[config.mk]
export PLATFORM = sky130hd
export DESIGN_NAME = serial_adder
export DESIGN_NICKNAME = d
export VERILOG_FILES = /design/src/rtl/serial_adder_pkg.sv /design/src/rtl/full_adder_cell.sv /design/src/rtl/serial_adder.sv
export SDC_FILE = /design/constraint.sdc
export NUM_CORES = 1
export LEC_CHECK = 0
export BUFFER_PORTS_ARGS = -buffer_cell sky130_fd_sc_hd__buf_4
export CAP_MARGIN = 5
export CORE_MARGIN = 2
export CORE_UTILIZATION = 53
export CTS_BUF_LIST = sky130_fd_sc_hd__clkbuf_4 sky130_fd_sc_hd__clkbuf_8
export CTS_CLUSTER_DIAMETER = 50
export CTS_CLUSTER_SIZE = 16
export DETAILED_ROUTE_END_ITERATION = 7
export PLACE_DENSITY = 0.86
export REMOVE_ABC_BUFFERS = 1
export SLEW_MARGIN = 10
export SYNTH_ARGS = -nofsm -noshare
export SYNTH_HDL_FRONTEND = slang
export SYNTH_SLANG_ARGS = --single-unit
[constraint.sdc]
create_clock -name clk -period 3.72 [get_ports clk]
set_input_delay 0.744 -clock clk [delete_from_list [all_inputs] [get_ports clk]]
set_output_delay 0.744 -clock clk [all_outputs]
set_load 0.01 [all_outputs]
[src/rtl/serial_adder_pkg.sv]
// ============================================================================
//  Module      : serial_adder_pkg
//  Description : Shared types and helpers for the bit-serial adder.
//                state_t - controller states (IDLE, RUN, DONE)
//                cnt_w   - width of the bit counter for a given operand width
//  Revision    : 1.0 - initial release
// ============================================================================
`default_nettype none

package serial_adder_pkg;

   typedef enum logic [1:0] {
      IDLE = 2'd0,
      RUN  = 2'd1,
      DONE = 2'd2
   } state_t;

   // The counter must be able to hold 0..WIDTH, so one bit more than
   // the index range alone would need when WIDTH is a power of two.
   function automatic int cnt_w(input int width);
      return $clog2(width + 1);
   endfunction

endpackage

`default_nettype wire

[src/rtl/full_adder_cell.sv]
// ============================================================================
//  Module      : full_adder_cell
//  Description : Single-bit combinational full adder.
//  Ports       : x, y, c_in  - addend bits and carry-in
//                s           - sum bit
//                c_out       - carry-out (majority of the three inputs)
//  Revision    : 1.0 - initial release
// ============================================================================
`default_nettype none

module full_adder_cell (
   input  logic x,
   input  logic y,
   input  logic c_in,
   output logic s,
   output logic c_out
);

   assign s     = x ^ y ^ c_in;
   assign c_out = (x & y) | (x & c_in) | (y & c_in);

endmodule

`default_nettype wire

[src/rtl/serial_adder.sv]
// ============================================================================
//  Module      : serial_adder
//  Description : Bit-serial WIDTH-bit adder. One full-adder cell and a carry
//                register process one bit per cycle, LSB first. Results and
//                flags stay registered until the next operation completes.
//  Parameters  : WIDTH (>= 2) operand and sum width
//  Ports       : clk, rst      - clock, synchronous active-high reset
//                start         - request, sampled only when not busy
//                a, b, c_in    - operands and carry-in, captured on start
//                sub           - subtract select (only with SERIAL_SUB_EN)
//                busy          - high while bits are being processed
//                done          - one-cycle pulse, outputs just updated
//                sum, c_out    - registered result and carry-out
//                ovf           - registered two's complement overflow
//  Config      : `define SERIAL_SUB_EN adds the sub port (sum = a - b)
//  Revision    : 1.0 - initial release
// ============================================================================
`default_nettype none

module serial_adder
   import serial_adder_pkg::*;
#(
   parameter int WIDTH = 8
) (
   input  logic             clk,
   input  logic             rst,
   input  logic             start,
   input  logic [WIDTH-1:0] a,
   input  logic [WIDTH-1:0] b,
   input  logic             c_in,
`ifdef SERIAL_SUB_EN
   input  logic             sub,
`endif
   output logic             busy,
   output logic             done,
   output logic [WIDTH-1:0] sum,
   output logic             c_out,
   output logic             ovf
);

   localparam int CW = cnt_w(WIDTH);

   state_t           r_state;
   logic [WIDTH-1:0] r_a_sh;
   logic [WIDTH-1:0] r_b_sh;
   // Only WIDTH-1 partial bits need storing: the final bit comes straight
   // from the cell on the completing edge.
   logic [WIDTH-2:0] r_s_sh;
   logic             r_carry;
   logic [CW-1:0]    r_cnt;
   logic [WIDTH-1:0] r_sum;
   logic             r_c_out;
   logic             r_ovf;

   logic [WIDTH-1:0] w_b_load;
   logic             w_carry_load;
   logic             w_cell_s;
   logic             w_cell_c;
   logic [WIDTH-1:0] w_s_next;
   logic             w_last;

`ifdef SERIAL_SUB_EN
   // Subtraction as a + ~b + 1: invert B and force the initial carry.
   assign w_b_load     = sub ? ~b : b;
   assign w_carry_load = sub | c_in;
`else
   assign w_b_load     = b;
   assign w_carry_load = c_in;
`endif

   full_adder_cell u_cell (
      .x     (r_a_sh[0]),
      .y     (r_b_sh[0]),
      .c_in  (r_carry),
      .s     (w_cell_s),
      .c_out (w_cell_c)
   );

   assign w_s_next = {w_cell_s, r_s_sh};
   assign w_last   = (r_cnt == CW'(WIDTH - 1));

   always_ff @(posedge clk) begin
      if (rst) begin
         r_state <= IDLE;
         r_a_sh  <= '0;
         r_b_sh  <= '0;
         r_s_sh  <= '0;
         r_carry <= 1'b0;
         r_cnt   <= '0;
         r_sum   <= '0;
         r_c_out <= 1'b0;
         r_ovf   <= 1'b0;
      end else begin
         case (r_state)
            IDLE, DONE: begin
               if (start) begin
                  r_a_sh  <= a;
                  r_b_sh  <= w_b_load;
                  r_carry <= w_carry_load;
                  r_cnt   <= '0;
                  r_state <= RUN;
               end else begin
                  r_state <= IDLE;
               end
            end
            RUN: begin
               r_a_sh  <= r_a_sh >> 1;
               r_b_sh  <= r_b_sh >> 1;
               r_s_sh  <= w_s_next[WIDTH-1:1];
               r_carry <= w_cell_c;
               r_cnt   <= r_cnt + CW'(1);
               if (w_last) begin
                  // On the MSB cycle r_carry still holds the carry into the
                  // MSB, so overflow is that carry XOR the final carry-out.
                  r_sum   <= w_s_next;
                  r_c_out <= w_cell_c;
                  r_ovf   <= r_carry ^ w_cell_c;
                  r_state <= DONE;
               end
            end
            default: r_state <= IDLE;
         endcase
      end
   end

   assign busy  = (r_state == RUN);
   assign done  = (r_state == DONE);
   assign sum   = r_sum;
   assign c_out = r_c_out;
   assign ovf   = r_ovf;

endmodule

`default_nettype wire
==> key figures, run 1 <==
Floorplanning
  • Initial Util: roughly 54%
  • Core area: a little under 0.003 mm^2
  • Ports: 32
  • Total die area: between 0.003 and 0.004 mm^2
  • Chip Height: between 50 and 60 um
  • Die width: about 59 um
  • Row count: 20

CTS
  • Post-cts hold buffer count: 0
  • Total CTS buffers: 5
  • Total setup buffers inserted after CTS: 0
  • Clock latency on the worst-skew pair: 350 ps
  • Clk sink count: 40
  • Reg clk slew, reported paths: ~110 ps
  • CTS tree: yes
  • Clk buf depth: 2
  • CTS Root Cell: clkbuf_4
  • Max H-tree Level: 2
  • Cells resized by post-CTS repair: 0

Route
  • Final WL: about 3200 um
  • DRT antenna net count: 0
  • Drt first-iter violations: between 60 and 70
  • Wire per inst: around 13 um
  • WL met1: between 1500 and 2000 um
  • # DRC: 0
  • Via Count: about 1400
  • Met2 wire length: ~1500 um
  • Highest Signal Layer: met4
  • Routed met3 length: approximately 160 um
  • Vias/cell: 5.72
  • Router iterations before antenna repair: 4

Power
  • Leak Pwr: just over 0.7 nW
  • Switching power: between 0.00015 and 0.0002 W
  • Clk pwr share: between 30% and 40%
  • Power per cell area: about 440 mW/mm^2
  • Share of power burned in combinational logic: 10.7%
  • Power, Total: between 0.0008 and 0.0009 W
  • Worst vdd ir: between 0.2 and 0.3 mV
  • Seq pwr share: between 50% and 60%
  • Net Sw Frac: approximately a quarter
  • Power Internal: ~0.00063 W

Worst setup path
  • Kind of critical path: flip-flop to primary output
  • Max FO, Critical Path: 39
  • Worst EP arrival: 1690 ps
  • Worst setup EP type: primary output
  • CP startpoint kind: flip-flop
  • Max incr delay on CP: between 300 and 400 ps
  • Delay-heaviest family, CP: buffers and inverters
  • Ordered list of cells on the worst path: nand2b_1, buf_4, inv_1, buf_4, buf_4
  • Critical path required time: just under 3000 ps
  • Most used cell along the critical path: buf_4
  • Worst path buffer plus inverter count: 4
  • R2r setup slk: between 2000 and 2500 ps
  • Critical path's slowest cell: buf_4

Place
  • Dpl ws: ~1700 ps
  • Post-detail-place hpwl: 1970 um
  • Placed cells: between 200 and 250
  • # port buffers: 31
  • RePlAce Congestion: 0.716

Cells and area
  • Layout cell share with drive strength beyond 1: a little over a fifth
  • Layout Cells excl Fill: roughly 240
  • Final nets: 230
  • Area growth syn-to-layout: 16.8%
  • ANT cells: 0

STA
  • Min cycle time layout: ~2400 ps
  • Clock skew: between 10 and 15 ps
  • Worst slew pin tran: around 730 ps
  • Final Cycle Share: about two thirds
  • Hold Violations, Final: 0
  • Final setup vio count: 0
  • Slew HR: 51.7%
  • RSZ-0062 raised after global routing: false
  • Max Slew Vio Count: 0
  • Setup tns final: 0 ps
  • FMAX: 411 MHz
  • Final worst setup slack: between 1000 and 1500 ps

Run status
  • Status: finished, final reports clean

Global route
  • Global Route Usage Sum: approximately a fifth
  • Largest net degree at the start of global routing: between 40 and 50
  • Number of global-route vias before repair: around 1300
  • First-pass GRT wire length: between 5000 and 6000 um
  • GRT overflow: 0
  • Antenna violations before repair: 0

Synthesis
  • Post-synthesis cell count: between 150 and 200
  • Synth Cell Area: roughly 0.0016 mm^2
  • Synth Register Bits: 40
  • Top-area cell type share of the netlist area: roughly half
  • Synth warn: 0
  • Syn avg cell area: around 8.8 um^2
  • Library cells used by synthesis: 27
  • Dominant cell type by area after synthesis: dfxtp_1
  • Synth area leaders: dfxtp_1 (49%), a21oi_1 (12%), nand3_1 (8.6%)
  • Sequential element share of the synthesized area: about half

Run
  • MaxCap Viol Count: 0

Min path
  • Hold Path Class: flip-flop to flip-flop
==> layout by cell type, fill, tap and decap left out, types with 2 or more instances in the layout <==
| master | count |
|---|---|
| clkbuf_4 | 6 |
| o21ai_0 | 9 |
| nand2b_1 | 3 |
| a21oi_1 | 38 |
| nor2b_1 | 2 |
| buf_4 | 34 |
| dfxtp_1 | 40 |
| a22oi_1 | 15 |
| nand3_1 | 28 |
| nand2_1 | 17 |
| nor2_1 | 2 |
==> cell type report <==
type,count,area [um^2]
clock inverter,2,35.0
multi-input combinational,126,714
sequential,40,801
timing repair buffer,34,255
inverter,1,3.75
clock buffer,6,45.0
tap,33,41.3
fill,271,1080
==> flip-flops by register name, summed over array words and instances (netlist names) <==
signal,flops
r_carry,1
r_s_sh,7
r_a_sh,8
r_state,2
sum,8
c_out,1
r_b_sh,8
r_cnt,4
ovf,1
==> cell usage after synthesis <==
library cell,instances
a21oi_1,38
mux2_2,1
nand2_1,17
buf_1,1
and3b_1,1
ha_1,1
nor2_1,2
a311oi_1,1
nand4_1,1
nor3b_1,1
clkbuf_1,3
a22oi_1,15
nor3_1,1
nand2b_1,3
inv_1,1
buf_6,1
nand3b_1,1
mux2_4,1
buf_4,5
buf_2,8
xnor2_1,1
nor2b_1,2
o21ai_0,9
a211oi_2,1
dfxtp_1,40
nand3_1,28
fa_1,1
==> tightest hold or removal path, cell delays in order, from the launching register on <==
cell and delay [ps]:
dfxtp_1 330, nand2_1 50, a21oi_1 60
==> cells by family after synthesis <==
family                   share of synthesized area, %
AO/OA/AOI/OAI                                    22.7
AND/OR/NAND/NOR                                  17.1
flip-flops                                       49.3
XOR/XNOR                                        0.540
multiplexers                                     1.62
buffers and inverters                            6.63
adder cells (fa/ha/maj)                          2.00
==> power by group through the flow <==
stage | combinational (W) | sequential [W] | clock [W]
6_report | 0.0000888 | 0.000454 | 0.000286
5_1_grt | 0.0000991 | 0.000456 | 0.000316
4_1_cts | 0.0000891 | 0.000454 | 0.000295
3_5_place_dp | 0.0000890 | 0.000464 | 0
3_3_place_gp | 0.0000868 | 0.000463 | 0
2_1_floorplan | 0.0000489 | 0.000461 | 0
==> through the flow <==
step / util, % / area, um^2 / hold WS, ps
2_1_floorplan: - / 1520 / 431
3_3_place_gp: 61.0 / 1820 / 447
3_5_place_dp: 61.0 / 1820 / 460
4_1_cts: 63.7 / 1900 / 476
5_1_grt: 63.7 / 1900 / 498
6_report: 63.7 / 1900 / 473
==> metal layers <==
layer  vias to the layer above  GRT usage, %
met5                         -             0
met2                        35          36.6
li1                        705             -
met1                       639          24.2
met3                         6          6.55
met4                         0          8.77
==> final timing paths <==
check | from | to | cells past startpoint
min | r_s_sh[0]$_SDFFE_PP0P_ | r_s_sh[0]$_SDFFE_PP0P_ | 2
max reg2reg | r_state[1]$_SDFFE_PP0P_ | r_cnt[3]$_SDFFE_PP0P_ | 6
min reg2reg | r_s_sh[0]$_SDFFE_PP0P_ | r_s_sh[0]$_SDFFE_PP0P_ | 2
max | r_state[1]$_SDFFE_PP0P_ | busy | 5
Note: power is estimated with default switching activity, not from simulation.
==> inputs of run 2 (changes only) <==
CORE_UTILIZATION = 51   (was 53)
PLACE_DENSITY = 0.87   (was 0.86)
clock period = 2.2 ns   (was 3.72 ns; I/O delays follow)
==> run 2 against run 1 <==
- wire length grew 0.19%
- hold slack worse by 140 ps
- register-to-register slack worse by 1400 ps
- sequential cell count did not move
- critical endpoint unchanged
- clock power grew 44%
- power grew 61%
- clock skew down 4.3 ps
- largest power group unchanged
- sequential share of layout area shrank 0.17 points
==> key figures, run 2 (synthesis gave the netlist of run 1 again) <==
Cells and area
  • Register area: approximately 800 um^2
  • ANT cells: 0
  • Finished layout cell area: ~0.0019 mm^2
  • Area of the multi-input gates: 714 um^2
  • Layout cell share with drive strength beyond 1: between 20% and 30%
  • Commonest non-fill, non-tap cell in the layout: dfxtp_1
  • Fill count: 294
  • Area growth syn-to-layout: 17.3%
  • Most frequent cells in the layout: dfxtp_1 (40), a21oi_1 (38), buf_4 (35)
  • Final nets: roughly 230

CTS
  • Total setup buffers inserted after CTS: 0
  • Post-cts hold buffer count: 0
  • CTS tree: yes
  • Max H-tree Level: 2
  • Total CTS buffers: 5
  • Reg clk slew, reported paths: ~110 ps
  • CTS Root Cell: clkbuf_4
  • Clk sink count: 40
  • Cells resized by post-CTS repair: 0
  • Clk buf depth: 2
  • Clock latency on the worst-skew pair: 350 ps

Worst setup path
  • R2r setup slk: 650 ps
  • Critical path required time: around 1800 ps
  • Worst setup EP type: primary output
  • Worst EP arrival: approximately 1400 ps
  • Critical Path Source: r_state[1]$_SDFFE_PP0P_
  • Kind of critical path: flip-flop to primary output
  • CP startpoint kind: flip-flop
  • Worst R2R End: ovf$_SDFFE_PP0P_
  • Crit path to: busy
  • RR Startpoint: r_cnt[0]$_SDFFE_PP0P_
  • Worst r2r path cells: 4
  • Max FO, Critical Path: 11

Min path
  • Hold Path Class: input pin to flip-flop

Power
  • Leak Pwr: roughly 0.72 nW
  • Power per cell area: 699 mW/mm^2
  • Worst vdd ir: 0.395 mV

Floorplanning
  • Initial Util: between 50% and 60%
  • Chip Height: approximately 60 um
  • Row count: 20
  • Die width: 60.4 um
  • Total die area: roughly 0.0036 mm^2
  • Ports: 32
  • Core area: between 0.003 and 0.004 mm^2

STA
  • Setup tns final: 0 ps
  • Clock skew: roughly 6.5 ps
  • RSZ-0062 raised after global routing: false
  • Min cycle time layout: about 1800 ps
  • Worst slew pin tran: roughly 700 ps
  • Final Cycle Share: about 83%
  • Final setup vio count: 0
  • Hold Violations, Final: 0
  • FMAX: 548 MHz
  • Max Slew Vio Count: 0
  • Slew HR: 53.0%

Route
  • Final WL: roughly 3200 um
  • Wire per inst: about 13 um
  • Via Count: 1383
  • Vias/cell: ~5.4
  • Router iterations before antenna repair: 4
  • # DRC: 0
  • Drt first-iter violations: approximately 130
  • DRT antenna net count: 0

Global route
  • Number of global-route vias before repair: between 1000 and 1500
  • Antenna violations before repair: 0
  • Global Route Usage Sum: slightly above 20%
  • First-pass GRT wire length: 5490 um
  • GRT overflow: 0
  • Largest net degree at the start of global routing: 42

Place
  • Post-detail-place hpwl: just over 2000 um
  • # port buffers: 31
  • RePlAce Congestion: ~0.74
  • Area after DPL: roughly 0.0018 mm^2

Run
  • MaxCap Viol Count: 0

Run status
  • Status: finished, final reports clean
[run 2: worst min-delay path by stage]
stage,start,end,slack (ps),depth (start not counted)
floorplan,r_s_sh[0]$_SDFFE_PP0P_,r_s_sh[0]$_SDFFE_PP0P_,430,2
detailed placement,r_s_sh[0]$_SDFFE_PP0P_,r_s_sh[0]$_SDFFE_PP0P_,450,2
CTS,a[7],r_a_sh[7]$_SDFFE_PP0P_,320,3
finish,a[7],r_a_sh[7]$_SDFFE_PP0P_,330,3
global placement,r_s_sh[0]$_SDFFE_PP0P_,r_s_sh[0]$_SDFFE_PP0P_,440,2
global route,a[7],r_a_sh[7]$_SDFFE_PP0P_,310,3
[run 2: cell type report]
| class | instances | share of cell area (%) |
|---|---|---|
| clock buffer | 8 | 3.48 |
| inverter | 1 | 0.197 |
| multi-input combinational | 126 | 37.5 |
| sequential | 40 | 42.1 |
| tap | 44 | 2.89 |
| timing repair buffer | 35 | 13.8 |
[run 2: per-layer routing]
layer / up-vias / track usage [%] / wire (um)
met5: - / 0 / 0
met1: 632 / 24.6 / 1470
met4: 0 / 11.2 / 39
li1: 709 / - / -
met2: 37 / 33.5 / 1560
met3: 5 / 4.48 / 174
[run 2: power breakdown]
part           switching [W]  total [W]  internal, W
Clock               0.000228   0.000411     0.000182
Combinational      0.0000881   0.000151    0.0000633
Sequential         0.0000164   0.000767     0.000751
Total               0.000333    0.00133     0.000997
[run 2: critical path, cell delays in order (launching register included)]
cell and delay, ps:
dfxtp_1 320, nand2b_1 140, inv_1 210, buf_4 230, buf_4 130
[run 2: through the flow]
stage	instances	hold WS, ps	worst slack, ps	util [%]	power [W]
after global placement	246	444	769	60.7	0.000932
after global routing	254	314	259	62.9	0.00141
after CTS	254	316	360	62.9	0.00134
after detailed placement	246	451	641	60.7	0.000935
after floorplan	167	431	-178	-	0.000863
final	254	331	375	62.9	0.00133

◇ ◇ ◇ ◇ ◇ ◇ ◇

**Problem to work on:** Collect the lines of the records that include the string "when".

**Completed task:**
   // the index range alone would need when WIDTH is a power of two.
//                start         - request, sampled only when not busy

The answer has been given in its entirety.